America was once a shining city on a hill; a beacon of light to the world. But America's light has dimmed. Economically, we are no longer revered as we were globally and our citizens struggle to find the work they yearn for locally. Militarily and diplomatically, we are despised and mocked by our allies and adversaries alike. Eventually, this light may dim into obscurity; no longer visible or relevant to the outside observers. However, this light can certainly shine brighter than ever before if we take the necessary steps to rekindle it.
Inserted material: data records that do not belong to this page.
$ cat src/rtl/fetch_pc_unit.sv
// PC register and instruction-fetch stage: fetches over req/ack, holds one instruction,
// and loads the resolved next PC (jump > branch > pc+4) when downstream consumes.
module fetch_pc_unit #(
  parameter logic [31:0] RESET_PC = 32'h0000_0000
) (
  input  logic        clk,
  input  logic        reset,
  output logic        imem_req,
  output logic [31:0] imem_addr,
  input  logic        imem_ack,
  input  logic [31:0] imem_rdata,
  output logic        instr_valid,
  input  logic        instr_ready,
  output logic [31:0] instr,
  output logic [31:0] instr_pc,
  output logic [31:0] pc_plus4,
  input  logic        take_branch,
  input  logic [31:0] branch_target,
  input  logic        take_jump,
  input  logic [31:0] jump_target,
  output logic        misalign_err,
  output logic [31:0] retired_count
);

  typedef enum logic [1:0] {IDLE, FETCH, HOLD} state_t;

  state_t      state;
  logic [31:0] pc;
  logic [31:0] sel_target;
  logic        ack_take;
  logic        consume;

  assign imem_addr = pc;
  assign ack_take  = (state == FETCH) && imem_ack;
  assign consume   = (state == HOLD) && instr_ready;

  always_comb begin
    sel_target = pc_plus4;
    if (take_jump)
      sel_target = jump_target;
    else if (take_branch)
      sel_target = branch_target;
  end

  // imem_req and instr_valid are registered alongside state so no input reaches them combinationally.
  always_ff @(posedge clk or posedge reset) begin
    if (reset) begin
      state         <= IDLE;
      pc            <= RESET_PC;
      imem_req      <= 1'b0;
      instr_valid   <= 1'b0;
      instr         <= 32'h0;
      instr_pc      <= 32'h0;
      pc_plus4      <= 32'h0;
      misalign_err  <= 1'b0;
      retired_count <= 32'h0;
    end else begin
      case (state)
        IDLE: begin
          state    <= FETCH;
          imem_req <= 1'b1;
        end
        FETCH: begin
          if (ack_take) begin
            instr       <= imem_rdata;
            instr_pc    <= pc;
            pc_plus4    <= pc + 32'd4;
            imem_req    <= 1'b0;
            instr_valid <= 1'b1;
            state       <= HOLD;
          end
        end
        HOLD: begin
          if (consume) begin
            // Misaligned targets are truncated to a word boundary and flagged stickily.
            pc            <= {sel_target[31:2], 2'b00};
            retired_count <= retired_count + 32'd1;
            if (sel_target[1:0] != 2'b00)
              misalign_err <= 1'b1;
            instr_valid   <= 1'b0;
            imem_req      <= 1'b1;
            state         <= FETCH;
          end
        end
        default: begin
          state       <= IDLE;
          imem_req    <= 1'b0;
          instr_valid <= 1'b0;
        end
      endcase
    end
  end

endmodule
$ cat config.mk
export PLATFORM = sky130hd
export DESIGN_NAME = fetch_pc_unit
export DESIGN_NICKNAME = d
export VERILOG_FILES = /design/src/rtl/fetch_pc_unit.sv
export SDC_FILE = /design/constraint.sdc
export NUM_CORES = 1
export LEC_CHECK = 0
export ABC_AREA = 1
export CORE_AREA = 2 2 103 179
export CTS_CLUSTER_DIAMETER = 150
export DETAILED_ROUTE_END_ITERATION = 10
export DIE_AREA = 0 0 105 181
export PLACE_DENSITY = 0.79
export SLEW_MARGIN = 10
export SYNTH_ARGS = -nofsm -noshare
export SYNTH_HDL_FRONTEND = slang
export SYNTH_SLANG_ARGS = --single-unit
$ cat constraint.sdc
create_clock -name clk -period 6.6 [get_ports clk]
set_clock_uncertainty 0.2 [all_clocks]
set_input_delay 1.32 -clock clk [delete_from_list [all_inputs] [get_ports clk]]
set_output_delay 1.32 -clock clk [all_outputs]
set_load 0.005 [all_outputs]
* Word level (Yosys, flattened, before mapping)
Index checks and enable logic that the tools add are counted.
** Word-level totals
- Register bits after elaboration :: 161
- Bits of input ports :: 102
- Output and inout bits :: 163
- Logic and storage cells :: 36
** Operators by class
- $add $sub $neg :: 2
- Equal/unequal tests :: 4
- Muxes and demuxes :: 11
- Bitwise gates (word level) :: 1
- Reductions and logical operators :: 9
** Operators by type and width (number)
- 32-bit two-way mux :: 2
- 32-bit by 1-bit adder with 32-bit output (second input constant) :: 1
- 32-bit by 3-bit adder with 32-bit output (second input constant) :: 1
- 1-bit one-hot mux with 3 select lines :: 2
- 2-bit one-hot mux with 3 select lines :: 1
- 2-bit AND reduction :: 3
- 3-bit AND reduction :: 2
- 1-bit two-way mux :: 4
- 2-bit two-way mux :: 2
- 2-bit != test (second input constant) :: 2
- 2-bit by 1-bit == test with 1-bit output (second input constant) :: 1
- 2-bit == test (second input constant) :: 1
- 1-bit logical AND :: 2
- 2-bit zero test :: 1
- 2-bit nonzero test :: 1
- 1-bit inverter :: 1

* Depth between registers and ports, before layout
- Word-level depth :: 4
- Depth in mapped cells :: 9
- Depth with buffers taken out :: 9

* Worst setup path before layout
Ideal clock, no wire load.
- Kind :: input to register
- From :: input port imem_ack
- To :: register pc_plus4[17]
- Setup time :: 0.133 ns
- Arrival :: 2.031 ns
- Required time :: 6.267 ns
- Path slack :: 4.236 ns
- Stages :: 7
- Buffers on the path :: 2
- Cells stage by stage :: nand2_1 -> nor2_4 -> inv_2 -> buf_2 -> buf_2 -> nand2_1 -> o211ai_1
** On the way
- Word-level cells in the longest chain between the ends :: 2
** Ends and longest elaborated chain
- from (decl) :: RTL line 10 : input logic imem_ack,
- 1-bit logical AND :: RTL line 34 : assign ack_take = (state == FETCH) && imem_ack;
- 2-bit AND reduction (no source line)
- to (signal assigned) :: RTL line 67 : pc_plus4 <= pc + 32'd4;
- to (decl) :: RTL line 16 : output logic [31:0] pc_plus4,
No other way between the ends.
A chain may end at the register's enable or synchronous reset.

* Final worst setup path
- From :: input port imem_ack
- To :: register pc_plus4[31]
The elaborated chain is that of the path after synthesis.

==> impl_metrics.toml <==
[sta]
worst_pin_slew_ns = 1.115
max_clock_freq_mhz = 282.3
max_slew_violation_count = 0
post-route-period-util_pct = 53.68
layout_min_cycle_time_ns = 3.543
max-slew-margin-rel_pct = 25.59
timing.setup.tns_ns = 0
setup_violations = 0
hold_slack_ns = 0.2676
grt_setup_unrepaired = "no"
report.final.hold_viol_count = 0
setup_ws_ns = 3.057

[critical_path]
worst_path_largest_cell_delay_ns = 0.69
timing.critical_path.from_type = "primary input"
path_class = "primary input to flip-flop"
critPathCaptureType = "flip-flop"
cp.depth = 8
crit_path_cell_trace = "clkdlybuf4s50_1 -> nand2_1 -> nor2_4 -> clkinv_2 -> buf_4 -> nor2_1 -> nand3_1 -> nand3_1"
crit_path_max_fanout = 68
worst_endpoint_required_time_ns = 6.76
path_common_cell = "sky130_fd_sc_hd__nand3_1"
timing.critical_path.buf_inv = 3
worst_path_max_delay_cell = "sky130_fd_sc_hd__clkinv_2"
critPathTopFamily = "buffers and inverters"
critical_path_data_arrival_time_ns = 3.71
r2r.worst_path.cells = 6

[synth]
synthCells = 1028
ys_dominant_reg_cell = "sky130_fd_sc_hd__dfrtp_1"
post_synth_main_area_contributors = "sky130_fd_sc_hd__dfrtp_1, sky130_fd_sc_hd__nand2_1, sky130_fd_sc_hd__nand3_1"
synth-warning-count = 0
ys_seq_area_share_pct = 50.02
synth_async_sr_flop_share_pct = 100.0
synth.top_cell.area_share_pct = 50.02
synth_top_cell_by_area = "sky130_fd_sc_hd__dfrtp_1"
syn_area_um2 = 7905
postSynthRegisterBits = 158
postSynthAreaPerCell_um2 = 7.690
synth_commonest_cells = "sky130_fd_sc_hd__nand2_1, sky130_fd_sc_hd__dfrtp_1, sky130_fd_sc_hd__nor2_1"
synth_edf_count = 0
post-synth-top-count-cell = "sky130_fd_sc_hd__nand2_1"
netlist-cell-type-count = 35

[drt]
antenna_violating_nets_post_route = 0
detail_route.wl_per_cell_um = 16.69
avgViaCountPerCell = 5.121
route.detailed.drc = 0
detailedRoute.firstIterationViolations = 388
postRouteWirelength_mm = 25.26
firstDrtPassIters = 5
vias_post_dr = 7748

[clock_network]
cts_clk_pin_slew_worst_paths_ns = 0.07
cts_buffers = 17
cts.root.buffer_cell = "sky130_fd_sc_hd__clkbuf_16"
htree_levels = 4
cts_tree = "yes"
cts-root-to-sink-buffers = 2
cts.sink_count = 158
insertion_delay_ns = 0.43
cts-resized-gates = 0
postCtsSetupBuffers = 0
holdBufCountCts = 0

[place]
dp_hpwl_mm = 18.22
place.port_buffers = 258
postPlaceCellArea_um2 = 10590
place.gp.congestion = 0.9141
place_worst_setup_slack_ns = 2.681
numPlacedInstances = 1481

[min_path]
hold_class = "flip-flop to flip-flop"
hold_path_depth = 2

[global_route]
grt_pass1_wl_mm = 39.56
grt_antenna_before_repair = 0
grt_util_all_layers_pct = 26.62
first_global_vias = 7586
pin_count_of_the_biggest_net_entering_global_routing = 117
grt-ovfl-total = 0

[power_and_ir_drop]
pwr_density_cell_nw_per_um2 = 398.1
power_leakage_nw = 4.996
post-layout-total-power_mw = 4.447
vdd.ir_drop.worst_uv = 347.6

[final_layout]
end_of_flow_core_utilization_pct = 63.99
syn_to_final_growth_pct = 41.31
final_net_count = 1373
final_cell_area_um2 = 11170
drive_above_1_share_pct = 4.524
n_antenna_cell = 0
post_layout_nonfiller_instances = 1513

[status]
run_status = "complete, no violations"

[die]
placeableCoreArea_um2 = 17460
initial_core_util_pct = 45.28
die_x_um = 105
num_io_pins = 265
placementRows = 64
design.die.area_um2 = 19010
die-height_um = 181

[job]
timing.max_cap.violations = 0
==> placed cells by master (no fill, tap or decap), types with 10 or more instances in the layout <==
cell type                         count
sky130_fd_sc_hd__o21ai_0             50
sky130_fd_sc_hd__xnor2_1             10
sky130_fd_sc_hd__dfrtp_1            158
sky130_fd_sc_hd__nor2_1             116
sky130_fd_sc_hd__clkdlybuf4s50_1    258
sky130_fd_sc_hd__nand3_1             88
sky130_fd_sc_hd__o211ai_1            37
sky130_fd_sc_hd__inv_1               80
sky130_fd_sc_hd__clkbuf_16           17
sky130_fd_sc_hd__nand2_1            372
sky130_fd_sc_hd__nand4_1             13
==> path summary, 6_finish.rpt <==
path / start / end / slack (ns)
max: imem_ack / pc_plus4[31] / 3.06
min: misalign_err / misalign_err / 0.27
max reg2reg: state[1] / pc_plus4[31] / 3.95
min reg2reg: misalign_err / misalign_err / 0.27
max in group asynchronous: reset / retired_count[3] / 3.63
min in group asynchronous: reset / instr[26] / 1.32
==> worst reg2reg max path, stage by stage (launching register included) <==
cell and delay, ns:
sky130_fd_sc_hd__dfrtp_1 0.50, sky130_fd_sc_hd__nor2_4 0.17, sky130_fd_sc_hd__clkinv_2 0.69, sky130_fd_sc_hd__buf_4 0.59, sky130_fd_sc_hd__nor2_1 0.23, sky130_fd_sc_hd__nand3_1 0.11, sky130_fd_sc_hd__nand3_1 0.11
==> registers in the layout, summed over array words and instances, names as in the netlist <==
signal and flops:
imem_addr 30, instr_pc 30, retired_count 32, state 2
misalign_err 1, pc_plus4 30, instr_valid 1, instr 32
==> metal layers <==
metal  up-vias  part of all wire, %  GRT usage [%]
met2       308                   53          48.57
met3        70                  5.8          6.061
met5         -                    0              0
li1       3756                    -              -
met1      3614                   37          28.30
met4         0                  4.3          13.49
==> kinds of logic after synthesis <==
| logic type | Yosys count | synth area share [%] |
|---|---|---|
| buf+inv | 131 | 7.170 |
| fa+ha+maj | 2 | 0.3165 |
| flops | 158 | 50.02 |
| simple gates | 617 | 32.75 |
| xor+xnor | 17 | 1.883 |
| compound gates | 102 | 7.819 |
| other cells | 1 | 0.04744 |
==> cell type report <==
type / count / area (um2)
clock buffer: 17 / 425.4
clock inverter: 15 / 153.9
fill: 1510 / 6286
inverter: 85 / 325.3
multi-input combinational: 744 / 3403
sequential: 158 / 3954
tap: 231 / 289.0
timing repair buffer: 263 / 2620
==> report_power, final <==
part / internal [mW] / total (mW) / switching [mW]
combinational: 0.945 / 1.72 / 0.779
clock: 0.534 / 0.984 / 0.450
sequential: 1.35 / 1.74 / 0.385
(Power assumes the default switching activity.)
I believe in an America where our government mandates that the automobile manufacturers that the taxpayers saved produce cars with higher fuel efficiency so that their quality of life may be bettered; both with respect to financial and environmental sustainability. I believe in an America where our citizens are entitled to justice when they are discriminated against and deprived of the money that these same honest, hard-working Americans labored for. I believe in an America where we continually improve our infrastructure and invest in our education; an America where we understand the importance of investing in the public goods and the private goods alike. I believe in an America where our scientific research is unencumbered by the shadow of the Church. I believe in an America where our government is vehemently pro-life, characterized by leading innovative medical advancements and saving lives with stem cell research. I believe in an America where any citizen of our United States can serve in the armed forces regardless of who they choose to love in their private lives. I believe in an America where we take care of our national heroes and our ordinary civilians alike.
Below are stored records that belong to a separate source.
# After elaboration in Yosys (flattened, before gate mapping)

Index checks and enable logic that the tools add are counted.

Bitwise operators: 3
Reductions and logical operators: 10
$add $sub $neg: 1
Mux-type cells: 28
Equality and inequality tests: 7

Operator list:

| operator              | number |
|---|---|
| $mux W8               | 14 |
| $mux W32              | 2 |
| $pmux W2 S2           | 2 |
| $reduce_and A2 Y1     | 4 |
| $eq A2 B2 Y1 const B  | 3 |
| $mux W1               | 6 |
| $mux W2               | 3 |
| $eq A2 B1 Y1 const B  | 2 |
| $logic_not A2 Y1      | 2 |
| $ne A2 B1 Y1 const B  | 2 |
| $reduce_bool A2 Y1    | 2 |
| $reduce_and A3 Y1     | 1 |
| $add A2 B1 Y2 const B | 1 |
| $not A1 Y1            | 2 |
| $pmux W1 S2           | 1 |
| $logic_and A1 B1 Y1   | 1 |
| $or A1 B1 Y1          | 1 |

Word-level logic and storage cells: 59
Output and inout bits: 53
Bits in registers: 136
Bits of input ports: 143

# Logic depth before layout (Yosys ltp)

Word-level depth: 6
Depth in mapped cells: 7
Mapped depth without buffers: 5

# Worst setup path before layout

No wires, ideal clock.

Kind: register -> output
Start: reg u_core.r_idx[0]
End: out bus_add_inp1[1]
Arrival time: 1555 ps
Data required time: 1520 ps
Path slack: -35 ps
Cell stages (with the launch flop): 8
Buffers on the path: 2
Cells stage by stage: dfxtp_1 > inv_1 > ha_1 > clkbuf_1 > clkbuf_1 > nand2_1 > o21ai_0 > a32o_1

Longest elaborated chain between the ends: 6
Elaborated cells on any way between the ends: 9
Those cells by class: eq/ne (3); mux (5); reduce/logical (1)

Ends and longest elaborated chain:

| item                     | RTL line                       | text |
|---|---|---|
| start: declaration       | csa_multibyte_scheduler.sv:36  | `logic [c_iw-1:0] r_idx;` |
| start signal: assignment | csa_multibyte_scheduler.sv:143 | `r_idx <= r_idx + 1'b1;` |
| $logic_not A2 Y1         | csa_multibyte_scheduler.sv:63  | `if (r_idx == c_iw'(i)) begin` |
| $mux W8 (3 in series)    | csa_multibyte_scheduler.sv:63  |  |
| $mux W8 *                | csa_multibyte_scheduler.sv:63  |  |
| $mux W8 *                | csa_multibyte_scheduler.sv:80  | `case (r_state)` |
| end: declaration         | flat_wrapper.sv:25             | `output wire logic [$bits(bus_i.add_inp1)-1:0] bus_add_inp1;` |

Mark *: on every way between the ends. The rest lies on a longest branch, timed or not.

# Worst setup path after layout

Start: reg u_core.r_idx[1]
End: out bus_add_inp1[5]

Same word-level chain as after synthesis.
There are countless examples of success that the Obama administration can proudly point to; specifically with regards to domestic policy. Whether we take President Obama's executive orders or legislative victories such as the Lily Ledbetter Fair Pay Act or the James Zadroga 9/11 Health and Compensation Act as evidence, the benefits are undeniable and appreciated by many citizens whose lives have been affected. Or perhaps the Patient Protection and Affordable Care Act (colloquially referred to as "Obamacare") which has provided thousands of uninsured and under-insured Americans with healthcare while it helped control healthcare costs, so that it remains a manageable component of the federal budget (according to the non-partisan Congressional Budget Office). Most importantly however, the Obama administration faced the very real possibility of entering a depression the likes of which the American people have never seen. With decisive action the economy was saved from falling off the metaphorical cliff; both with large scale capital mobilization, such as the American Recovery and Reinvestment Act, and more modest assistance to the small businesses of main street America, through initiatives such as the Small Business Jobs and Credit Act and the Jumpstart Our Business Startups Act.

I'm voting for President Barack Obama. Why aren't you?